Zoals gezegd: hij doet het op zijn manier. En dat is nou precies waar zij soms zo kriegelig van wordt. Zij mist namelijk de controle over dingen en moet die uit handen geven. Dat loslaten is makkelijker gezegd dan gedaan. Loslaten betekent voor haar: accepteren en erop vertrouwen dat het ook anders kan. Anders, want zijn manier is niet haar eigen manier. En toch moet ze het ermee doen.
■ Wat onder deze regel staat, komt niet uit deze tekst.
From an optimization exercise on the open Yosys and OpenROAD flow, aimed at small area and a short achievable clock period; shortcuts taken in it are not production practice.

==> flow/design.v (excerpt) <==
module sparc_exu_alu
(
   alu_byp_rd_data_e, exu_ifu_brpc_e, exu_lsu_ldst_va_e,
   exu_lsu_early_va_e, exu_mmu_early_va_e, alu_ecl_add_n64_e,
   alu_ecl_add_n32_e, alu_ecl_log_n64_e, alu_ecl_log_n32_e,
   alu_ecl_zhigh_e, alu_ecl_zlow_e, exu_ifu_regz_e,
   alu_ecl_adderin2_63_e, alu_ecl_adderin2_31_e,
   alu_ecl_adder_out_63_e, alu_ecl_cout32_e, alu_ecl_cout64_e_l,
   alu_ecl_mem_addr_invalid_e_l,
   cen, rclk, byp_alu_rs1_data_e, byp_alu_rs2_data_e_l,
   byp_alu_rs3_data_e, byp_alu_rcc_data_e, ecl_alu_cin_e,
   ifu_exu_invert_d, ecl_alu_log_sel_and_e, ecl_alu_log_sel_or_e,
   ecl_alu_log_sel_xor_e, ecl_alu_log_sel_move_e,
   ecl_alu_out_sel_sum_e_l, ecl_alu_out_sel_rs3_e_l,
   ecl_alu_out_sel_shift_e_l, ecl_alu_out_sel_logic_e_l,
   shft_alu_shift_out_e, ecl_alu_sethi_inst_e, ifu_lsu_casa_e
   );
==> flow/config.mk <==
export PLATFORM = sky130hd
export DESIGN_NAME = sparc_exu_alu
export DESIGN_NICKNAME = sparc_exu_alu
export VERILOG_FILES = /design/flow/design.v
export SDC_FILE = /design/flow/constraint.sdc
export NUM_CORES = 4
export LEC_CHECK = 0
export CAP_MARGIN = 20
export CORE_MARGIN = 2
export CORE_UTILIZATION = 40
export CTS_BUF_LIST = sky130_fd_sc_hd__clkbuf_8
export CTS_CLUSTER_DIAMETER = 100
export CTS_CLUSTER_SIZE = 30
export SETUP_SLACK_MARGIN = 3.3
export SLEW_MARGIN = 20
export SYNTH_HIERARCHICAL = 1
==> flow/constraint.sdc <==
create_clock -name core_clock -period 9.0 [get_ports {rclk}]
set_input_delay 1.8000 -clock core_clock [delete_from_list [all_inputs] [get_ports {rclk}]]
set_output_delay 1.8000 -clock core_clock [all_outputs]
set_load 0.01 [all_outputs]
standard.sh (not shown) runs the stock make flow with config.mk's settings and CLKGATE_MAP_FILE= SYNTH_SCRIPT=/design/flow/synth_recipe.tcl, a recipe that flattens the netlist after the stock synthesis.
==> flow/flow/run.sh <==
#!/bin/bash
# The standard layout (standard.sh) with these changes:
#  - the smallest buffer (buf_1) on every port;
#  - in a copy of ORFS's scripts folder, synthesis maps the adder's carry
#    network (module alu_carry) with ABC script flow/abc_fast.script and the
#    rest with flow/abc.script (patch_synth.py edits synth.tcl to do so).
# Extra ORFS settings: 
# Each ORFS step writes its full log under orfs/logs/; make's output goes to
# standard_flow.log.
set -euo pipefail
rm -rf scripts_abc
cp -r "$FLOW_HOME/scripts" scripts_abc
cp flow/abc.script scripts_abc/abc_speed.script
cp flow/abc_fast.script scripts_abc/abc_fast.script
python3 flow/patch_synth.py scripts_abc/synth.tcl
export BUFFER_PORTS_ARGS="-buffer_cell sky130_fd_sc_hd__buf_1"
bash standard.sh SCRIPTS_DIR="$PWD/scripts_abc"  finish > standard_flow.log 2>&1
==> flow/flow/abc.script <==
&get -n
&st
&syn2
&dch -f
&nf -p -R 10
&put
buffer -c
topo
stime -c
dnsize -c
==> flow/flow/abc_fast.script <==
strash
dch
map -B 0.9
topo
stime -c
buffer -c
upsize -c
dnsize -c
==> flow/flow/patch_synth.py <==
"""Patch a copy of ORFS's synth.tcl: map module alu_carry with
abc_fast.script, and the rest of the design with the usual ABC script."""
import sys
p = sys.argv[1]
s = open(p).read()
old = '  log_cmd abc {*}$abc_args\n'
assert s.count(old) == 1, "synth.tcl: abc call not found"
new = '''  set fast_args [lreplace $abc_args 1 1 $::env(SCRIPTS_DIR)/abc_fast.script]
  if {[llength [tee -q -s result.string select -list-mod alu_carry]]} {
    log_cmd abc {*}$fast_args alu_carry
    log_cmd abc {*}$abc_args * alu_carry %d
  } else {
    log_cmd abc {*}$abc_args
  }
'''
open(p, 'w').write(s.replace(old, new))
The baseline ran to the end with no violations.
Next try:
==> flow/flow/run.sh (replaced) <==
#!/bin/bash
# The standard layout (standard.sh) with two changes:
#  - the smallest buffer (buf_1) on every port;
#  - synthesis maps with ABC script flow/abc.script (in a copy of ORFS's
#    scripts folder, where it replaces abc_speed.script).
# Extra ORFS settings: 
# Each ORFS step writes its full log under orfs/logs/; make's output goes to
# standard_flow.log.
set -euo pipefail
rm -rf scripts_abc
cp -r "$FLOW_HOME/scripts" scripts_abc
cp flow/abc.script scripts_abc/abc_speed.script
export BUFFER_PORTS_ARGS="-buffer_cell sky130_fd_sc_hd__buf_1"
bash standard.sh SCRIPTS_DIR="$PWD/scripts_abc"  finish > standard_flow.log 2>&1
==> flow/flow/abc.script (replaced) <==
&get -n
&st
&syn2
&dch -f
&nf -p -R 10
&put
topo
stime -c
dnsize -c
Settings changed: SETUP_SLACK_MARGIN 3.3 to 3.0.
removed: flow/flow/abc_fast.script
removed: flow/flow/patch_synth.py
What happened: The new run ran to the end with no violations. Clock-buffer cell count stays the same. Hold slack loses 0.26 ns. Final area came out lower by 9.1%. Non-clock buffer count falls by 3. Maximum frequency drops by 2.9%.
No functional check of the RTL was part of any run of this note.

-- re-timing with driven ports --
Ports are ideal in the flow. The routed layouts listed here were re-timed in OpenROAD. Step 1 sets driving cells, clkbuf_16 on the clock port and buf_2 on the other inputs (assumed; they add their load-dependent delay and slew). Step 2, shift: input delay + t, output delay - t, t = (earliest + latest rising clock arrival at the registers) / 2. This alone moves slack from input paths to output paths. Three values: ideal ports, drivers, drivers and shift; two values: the first two.
run	t (ns)	setup WS [ns]	worst setup path after step 2
the first run	0.419	3.228 / 3.205 / 3.205	input to output
the second run	0.423	3.057 / 3.034 / 3.034	input to output
After both steps setup and hold are still met in every run listed.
Sterker nog: als mantelzorger komt hij handen en voeten tekort om al die extra zorgtaken er nog eens bij te moeten doen. Z’n eigen dagelijkse agenda loopt al vol: met werk, klussen, administratie en z’n sport. Anders gezegd: wees dus als patiënt maar blij dat hij dat allemaal (voor jou) doet en zit er niet steeds zo bovenop.

Binnen de vier muren

Allemaal waar, partner, mantelzorger. Maar je vergeet één belangrijk ding. Je lieve patiënt is ziek, dat put haar uit en daardoor moet ze veel dingen loslaten. Soms alles. Tegen haar zin moet ze binnen blijven; ze heeft weinig om handen en ook weinig om zich druk over te maken. Logisch dus dat alles wat er binnen haar blikveld tussen de vier muren gebeurt de volle aandacht heeft. En volle aandacht impliceert soms ook commentaar of kritiek.

Tips om los te laten

Twee tips waardoor loslaten misschien niet eens zo moeilijk is als je vooraf wel dacht:

1. Voor de partner/mantelzorger: probeer je in te leven in de situatie van je patiënt en bedenk dat zij - ondanks al jouw goeie zorgen - vreselijk baalt van haar ziek-zijn. Als ze boos, gefrustreerd of verdrietig is,is dat niet om jou. Bedenk dat ze verzwakt is en pijn heeft (van buiten, maar wellicht ook van binnen), dat ze vertrouwen mist, wiebelig is, misschien twijfelt over de toekomst en hoe het verder moet. Hou dat soort dingen in je achterhoofd én zeg haar ook - hardop - dat je dingen graag op jouw eigen manier wilt doen (en dat ze niet op elke slak zout hoeft te leggen).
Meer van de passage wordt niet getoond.